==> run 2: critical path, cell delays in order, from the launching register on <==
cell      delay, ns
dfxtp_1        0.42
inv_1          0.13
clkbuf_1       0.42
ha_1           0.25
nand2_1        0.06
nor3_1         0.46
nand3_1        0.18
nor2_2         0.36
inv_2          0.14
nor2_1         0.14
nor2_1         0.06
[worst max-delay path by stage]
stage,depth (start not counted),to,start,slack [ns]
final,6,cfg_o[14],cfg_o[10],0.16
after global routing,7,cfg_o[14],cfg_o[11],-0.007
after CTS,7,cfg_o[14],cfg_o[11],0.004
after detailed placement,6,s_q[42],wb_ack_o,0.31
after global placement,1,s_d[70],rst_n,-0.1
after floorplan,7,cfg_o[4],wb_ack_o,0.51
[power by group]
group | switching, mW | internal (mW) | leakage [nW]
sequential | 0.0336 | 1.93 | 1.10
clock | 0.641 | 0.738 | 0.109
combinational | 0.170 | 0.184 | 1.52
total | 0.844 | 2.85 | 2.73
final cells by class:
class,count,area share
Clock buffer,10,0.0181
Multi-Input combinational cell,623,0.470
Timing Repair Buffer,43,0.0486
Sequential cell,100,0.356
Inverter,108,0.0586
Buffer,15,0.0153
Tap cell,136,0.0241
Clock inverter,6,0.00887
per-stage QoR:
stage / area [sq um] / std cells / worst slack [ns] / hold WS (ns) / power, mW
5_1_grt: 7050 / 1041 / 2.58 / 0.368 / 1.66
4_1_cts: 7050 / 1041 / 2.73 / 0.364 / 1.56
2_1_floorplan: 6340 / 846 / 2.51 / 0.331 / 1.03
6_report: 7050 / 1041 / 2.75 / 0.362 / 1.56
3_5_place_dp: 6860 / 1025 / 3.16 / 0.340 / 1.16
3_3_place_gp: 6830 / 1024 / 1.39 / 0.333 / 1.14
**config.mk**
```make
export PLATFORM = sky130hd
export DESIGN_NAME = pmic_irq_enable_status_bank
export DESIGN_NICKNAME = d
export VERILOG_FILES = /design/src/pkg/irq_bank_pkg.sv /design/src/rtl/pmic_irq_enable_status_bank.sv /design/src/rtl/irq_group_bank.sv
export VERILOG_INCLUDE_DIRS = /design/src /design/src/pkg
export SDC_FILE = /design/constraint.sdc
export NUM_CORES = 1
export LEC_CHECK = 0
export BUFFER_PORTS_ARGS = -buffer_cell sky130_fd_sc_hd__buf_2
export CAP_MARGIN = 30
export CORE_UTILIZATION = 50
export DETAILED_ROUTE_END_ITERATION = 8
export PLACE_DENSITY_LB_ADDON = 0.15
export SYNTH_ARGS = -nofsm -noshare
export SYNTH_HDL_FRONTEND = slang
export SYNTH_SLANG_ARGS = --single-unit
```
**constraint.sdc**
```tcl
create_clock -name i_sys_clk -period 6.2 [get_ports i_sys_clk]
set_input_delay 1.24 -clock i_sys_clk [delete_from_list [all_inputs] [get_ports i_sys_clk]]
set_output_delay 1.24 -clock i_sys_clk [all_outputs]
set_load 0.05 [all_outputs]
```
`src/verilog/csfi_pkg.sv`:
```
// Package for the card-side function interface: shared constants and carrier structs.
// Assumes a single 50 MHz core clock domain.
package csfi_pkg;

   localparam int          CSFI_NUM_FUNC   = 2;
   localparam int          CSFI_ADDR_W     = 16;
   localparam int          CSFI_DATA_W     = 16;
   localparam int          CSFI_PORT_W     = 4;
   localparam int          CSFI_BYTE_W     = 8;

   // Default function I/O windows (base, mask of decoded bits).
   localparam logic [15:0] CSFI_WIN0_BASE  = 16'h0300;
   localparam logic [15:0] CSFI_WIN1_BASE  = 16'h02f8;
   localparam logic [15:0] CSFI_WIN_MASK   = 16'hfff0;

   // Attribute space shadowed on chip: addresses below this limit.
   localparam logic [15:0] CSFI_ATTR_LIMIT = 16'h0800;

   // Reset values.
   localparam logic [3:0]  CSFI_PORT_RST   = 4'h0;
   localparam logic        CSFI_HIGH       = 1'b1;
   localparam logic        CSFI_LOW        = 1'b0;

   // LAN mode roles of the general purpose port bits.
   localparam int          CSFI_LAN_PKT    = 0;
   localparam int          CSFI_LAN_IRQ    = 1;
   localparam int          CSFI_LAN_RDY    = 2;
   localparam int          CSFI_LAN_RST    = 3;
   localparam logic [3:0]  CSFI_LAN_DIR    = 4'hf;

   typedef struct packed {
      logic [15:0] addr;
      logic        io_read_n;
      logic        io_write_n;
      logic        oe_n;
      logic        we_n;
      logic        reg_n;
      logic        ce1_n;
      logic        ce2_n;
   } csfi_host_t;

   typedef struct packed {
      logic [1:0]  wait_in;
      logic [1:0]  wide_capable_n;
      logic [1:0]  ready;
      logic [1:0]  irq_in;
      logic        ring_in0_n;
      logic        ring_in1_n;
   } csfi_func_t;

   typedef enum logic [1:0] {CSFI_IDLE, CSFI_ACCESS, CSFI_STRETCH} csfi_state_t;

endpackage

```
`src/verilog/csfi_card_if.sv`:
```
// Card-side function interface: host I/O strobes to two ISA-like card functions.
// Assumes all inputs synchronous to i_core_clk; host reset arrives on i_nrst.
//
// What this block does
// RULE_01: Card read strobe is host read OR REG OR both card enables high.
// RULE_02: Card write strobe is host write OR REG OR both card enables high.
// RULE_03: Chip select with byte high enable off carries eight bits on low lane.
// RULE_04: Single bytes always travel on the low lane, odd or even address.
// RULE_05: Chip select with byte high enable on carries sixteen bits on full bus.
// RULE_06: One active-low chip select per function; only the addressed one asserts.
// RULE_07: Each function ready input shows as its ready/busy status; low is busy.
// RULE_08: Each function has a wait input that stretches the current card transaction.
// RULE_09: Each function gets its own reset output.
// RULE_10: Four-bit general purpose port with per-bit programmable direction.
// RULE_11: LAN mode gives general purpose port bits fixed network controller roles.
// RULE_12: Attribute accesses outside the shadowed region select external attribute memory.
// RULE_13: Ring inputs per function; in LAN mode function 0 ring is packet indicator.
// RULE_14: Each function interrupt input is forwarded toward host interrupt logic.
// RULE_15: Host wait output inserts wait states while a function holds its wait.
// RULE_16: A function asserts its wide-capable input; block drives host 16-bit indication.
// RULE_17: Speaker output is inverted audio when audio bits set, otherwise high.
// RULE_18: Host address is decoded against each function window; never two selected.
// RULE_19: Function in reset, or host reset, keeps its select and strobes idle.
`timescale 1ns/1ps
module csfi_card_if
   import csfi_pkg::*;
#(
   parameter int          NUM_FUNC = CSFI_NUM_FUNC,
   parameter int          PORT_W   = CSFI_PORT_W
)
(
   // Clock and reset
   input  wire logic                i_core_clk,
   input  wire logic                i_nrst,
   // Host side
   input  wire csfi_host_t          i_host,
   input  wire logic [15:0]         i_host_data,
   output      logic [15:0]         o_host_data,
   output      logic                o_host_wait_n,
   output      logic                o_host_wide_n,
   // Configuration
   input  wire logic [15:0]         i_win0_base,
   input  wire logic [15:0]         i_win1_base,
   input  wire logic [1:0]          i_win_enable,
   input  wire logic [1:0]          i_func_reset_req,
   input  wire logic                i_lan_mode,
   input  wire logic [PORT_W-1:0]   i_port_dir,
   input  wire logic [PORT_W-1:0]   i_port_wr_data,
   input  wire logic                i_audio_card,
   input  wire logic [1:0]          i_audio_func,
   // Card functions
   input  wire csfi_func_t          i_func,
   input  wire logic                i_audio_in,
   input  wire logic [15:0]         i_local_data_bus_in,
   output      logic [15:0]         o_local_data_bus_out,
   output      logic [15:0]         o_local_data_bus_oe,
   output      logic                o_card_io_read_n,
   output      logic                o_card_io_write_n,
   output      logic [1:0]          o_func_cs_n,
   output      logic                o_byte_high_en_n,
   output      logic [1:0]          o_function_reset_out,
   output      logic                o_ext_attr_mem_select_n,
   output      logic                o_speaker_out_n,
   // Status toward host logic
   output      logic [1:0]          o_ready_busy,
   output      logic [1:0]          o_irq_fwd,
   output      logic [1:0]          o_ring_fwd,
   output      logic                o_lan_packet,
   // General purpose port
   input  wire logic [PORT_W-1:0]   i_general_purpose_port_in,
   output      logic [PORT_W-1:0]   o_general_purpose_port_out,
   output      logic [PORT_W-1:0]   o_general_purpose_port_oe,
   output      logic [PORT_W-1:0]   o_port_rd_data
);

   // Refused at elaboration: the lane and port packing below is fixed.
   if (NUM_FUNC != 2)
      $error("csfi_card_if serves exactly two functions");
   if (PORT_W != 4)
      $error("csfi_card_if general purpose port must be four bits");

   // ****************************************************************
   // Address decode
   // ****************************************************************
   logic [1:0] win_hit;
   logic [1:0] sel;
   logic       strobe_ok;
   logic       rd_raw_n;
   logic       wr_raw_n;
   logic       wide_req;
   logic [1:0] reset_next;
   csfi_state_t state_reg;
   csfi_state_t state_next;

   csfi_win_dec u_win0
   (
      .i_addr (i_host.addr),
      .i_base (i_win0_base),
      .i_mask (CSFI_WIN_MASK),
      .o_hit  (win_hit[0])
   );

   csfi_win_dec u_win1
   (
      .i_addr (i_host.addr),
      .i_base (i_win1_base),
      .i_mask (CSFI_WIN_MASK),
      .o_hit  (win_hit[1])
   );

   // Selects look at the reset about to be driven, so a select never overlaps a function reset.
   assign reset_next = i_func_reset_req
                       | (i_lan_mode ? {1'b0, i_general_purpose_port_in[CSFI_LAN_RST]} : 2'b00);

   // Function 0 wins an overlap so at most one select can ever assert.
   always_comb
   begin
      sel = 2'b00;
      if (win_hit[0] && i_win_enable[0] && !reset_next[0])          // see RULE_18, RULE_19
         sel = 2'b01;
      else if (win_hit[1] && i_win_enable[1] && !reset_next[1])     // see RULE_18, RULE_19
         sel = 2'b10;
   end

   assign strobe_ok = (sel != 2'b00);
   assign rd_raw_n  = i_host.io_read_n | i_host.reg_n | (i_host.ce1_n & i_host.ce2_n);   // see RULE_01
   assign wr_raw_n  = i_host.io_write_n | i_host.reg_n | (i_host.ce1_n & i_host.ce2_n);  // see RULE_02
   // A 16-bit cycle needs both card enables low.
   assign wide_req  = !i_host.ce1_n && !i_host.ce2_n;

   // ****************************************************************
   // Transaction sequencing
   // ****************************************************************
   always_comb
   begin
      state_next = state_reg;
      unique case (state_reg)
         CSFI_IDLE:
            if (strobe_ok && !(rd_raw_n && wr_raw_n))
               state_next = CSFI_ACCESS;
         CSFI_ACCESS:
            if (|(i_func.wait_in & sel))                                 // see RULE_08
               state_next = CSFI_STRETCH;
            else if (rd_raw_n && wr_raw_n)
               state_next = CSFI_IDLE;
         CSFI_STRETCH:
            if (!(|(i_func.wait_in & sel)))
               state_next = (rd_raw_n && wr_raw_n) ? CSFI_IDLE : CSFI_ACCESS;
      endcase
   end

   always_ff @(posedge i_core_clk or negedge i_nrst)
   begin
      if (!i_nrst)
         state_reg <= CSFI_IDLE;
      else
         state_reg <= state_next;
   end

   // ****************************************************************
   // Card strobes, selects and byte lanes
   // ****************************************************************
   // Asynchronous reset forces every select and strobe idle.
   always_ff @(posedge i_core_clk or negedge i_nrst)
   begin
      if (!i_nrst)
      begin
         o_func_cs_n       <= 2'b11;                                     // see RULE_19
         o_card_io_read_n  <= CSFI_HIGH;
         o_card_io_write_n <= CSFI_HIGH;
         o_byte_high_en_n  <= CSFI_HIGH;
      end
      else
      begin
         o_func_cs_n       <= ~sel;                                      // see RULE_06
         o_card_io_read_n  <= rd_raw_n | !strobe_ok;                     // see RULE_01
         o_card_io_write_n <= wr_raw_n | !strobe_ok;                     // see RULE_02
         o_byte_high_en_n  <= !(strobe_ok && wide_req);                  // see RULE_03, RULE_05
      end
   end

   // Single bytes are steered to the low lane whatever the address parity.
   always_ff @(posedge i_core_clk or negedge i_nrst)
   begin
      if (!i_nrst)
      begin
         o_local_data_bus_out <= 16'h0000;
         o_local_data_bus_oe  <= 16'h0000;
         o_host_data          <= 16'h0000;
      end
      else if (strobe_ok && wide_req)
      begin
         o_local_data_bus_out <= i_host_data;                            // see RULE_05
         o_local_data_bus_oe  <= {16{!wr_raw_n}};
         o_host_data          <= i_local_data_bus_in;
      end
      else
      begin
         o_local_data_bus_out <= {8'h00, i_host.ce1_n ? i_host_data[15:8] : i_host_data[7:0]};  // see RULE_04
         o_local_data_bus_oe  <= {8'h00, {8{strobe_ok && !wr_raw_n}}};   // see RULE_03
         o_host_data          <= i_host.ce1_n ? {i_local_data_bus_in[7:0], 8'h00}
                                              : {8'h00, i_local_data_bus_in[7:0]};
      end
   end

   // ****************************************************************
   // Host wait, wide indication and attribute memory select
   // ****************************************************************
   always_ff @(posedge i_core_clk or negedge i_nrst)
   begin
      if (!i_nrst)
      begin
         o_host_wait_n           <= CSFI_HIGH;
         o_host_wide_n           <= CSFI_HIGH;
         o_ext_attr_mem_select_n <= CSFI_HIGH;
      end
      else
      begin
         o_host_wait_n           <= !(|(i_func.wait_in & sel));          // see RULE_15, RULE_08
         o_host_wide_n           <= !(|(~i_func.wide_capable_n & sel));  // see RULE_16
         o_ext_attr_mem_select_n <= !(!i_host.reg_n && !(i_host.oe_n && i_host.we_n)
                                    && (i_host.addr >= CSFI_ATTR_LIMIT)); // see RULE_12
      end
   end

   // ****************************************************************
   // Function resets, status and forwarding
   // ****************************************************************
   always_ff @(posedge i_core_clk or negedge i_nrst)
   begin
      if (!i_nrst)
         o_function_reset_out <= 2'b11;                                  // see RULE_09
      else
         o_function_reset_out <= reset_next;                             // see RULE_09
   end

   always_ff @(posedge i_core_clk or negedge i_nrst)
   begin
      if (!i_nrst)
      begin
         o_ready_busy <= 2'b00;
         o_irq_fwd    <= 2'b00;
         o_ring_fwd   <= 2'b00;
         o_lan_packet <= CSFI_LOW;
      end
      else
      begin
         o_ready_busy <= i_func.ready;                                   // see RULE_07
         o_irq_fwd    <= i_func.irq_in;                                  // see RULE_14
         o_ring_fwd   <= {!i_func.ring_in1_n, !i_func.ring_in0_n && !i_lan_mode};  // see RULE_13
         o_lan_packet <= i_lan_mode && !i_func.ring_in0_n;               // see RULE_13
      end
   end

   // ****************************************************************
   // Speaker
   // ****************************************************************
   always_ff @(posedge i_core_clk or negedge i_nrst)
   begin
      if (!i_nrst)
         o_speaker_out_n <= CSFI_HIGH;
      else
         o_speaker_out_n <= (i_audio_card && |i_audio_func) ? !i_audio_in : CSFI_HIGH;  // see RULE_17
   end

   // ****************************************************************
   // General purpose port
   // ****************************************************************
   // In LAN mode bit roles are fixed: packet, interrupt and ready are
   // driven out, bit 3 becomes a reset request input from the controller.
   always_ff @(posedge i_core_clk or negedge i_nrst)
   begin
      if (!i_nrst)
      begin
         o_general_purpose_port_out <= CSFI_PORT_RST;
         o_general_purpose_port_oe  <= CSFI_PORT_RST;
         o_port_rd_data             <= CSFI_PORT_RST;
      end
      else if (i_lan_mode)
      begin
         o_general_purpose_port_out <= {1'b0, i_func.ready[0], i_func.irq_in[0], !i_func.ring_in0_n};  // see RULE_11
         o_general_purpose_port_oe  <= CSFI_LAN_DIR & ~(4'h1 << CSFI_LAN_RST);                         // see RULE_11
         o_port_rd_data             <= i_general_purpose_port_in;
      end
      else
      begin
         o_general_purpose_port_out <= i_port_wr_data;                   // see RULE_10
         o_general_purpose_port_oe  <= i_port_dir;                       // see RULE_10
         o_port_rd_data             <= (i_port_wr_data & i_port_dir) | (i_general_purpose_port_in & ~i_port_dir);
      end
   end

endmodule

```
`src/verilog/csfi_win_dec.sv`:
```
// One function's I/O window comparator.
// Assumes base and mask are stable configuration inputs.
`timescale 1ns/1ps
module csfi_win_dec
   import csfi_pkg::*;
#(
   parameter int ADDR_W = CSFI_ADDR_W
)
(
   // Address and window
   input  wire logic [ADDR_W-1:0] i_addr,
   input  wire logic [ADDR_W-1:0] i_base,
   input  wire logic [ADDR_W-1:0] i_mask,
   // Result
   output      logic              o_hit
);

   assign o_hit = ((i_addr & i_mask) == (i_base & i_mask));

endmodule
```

• • •

#### [What you are asked to do]
Copy out the range of lines above starting at the line with "Tap cell,136,0.0241" and ending at the line with "3_5_place_dp: 6860 /", exactly and including both.

#### [Solution]
Tap cell,136,0.0241
Clock inverter,6,0.00887
per-stage QoR:
stage / area [sq um] / std cells / worst slack [ns] / hold WS (ns) / power, mW
5_1_grt: 7050 / 1041 / 2.58 / 0.368 / 1.66
4_1_cts: 7050 / 1041 / 2.73 / 0.364 / 1.56
2_1_floorplan: 6340 / 846 / 2.51 / 0.331 / 1.03
6_report: 7050 / 1041 / 2.75 / 0.362 / 1.56
3_5_place_dp: 6860 / 1025 / 3.16 / 0.340 / 1.16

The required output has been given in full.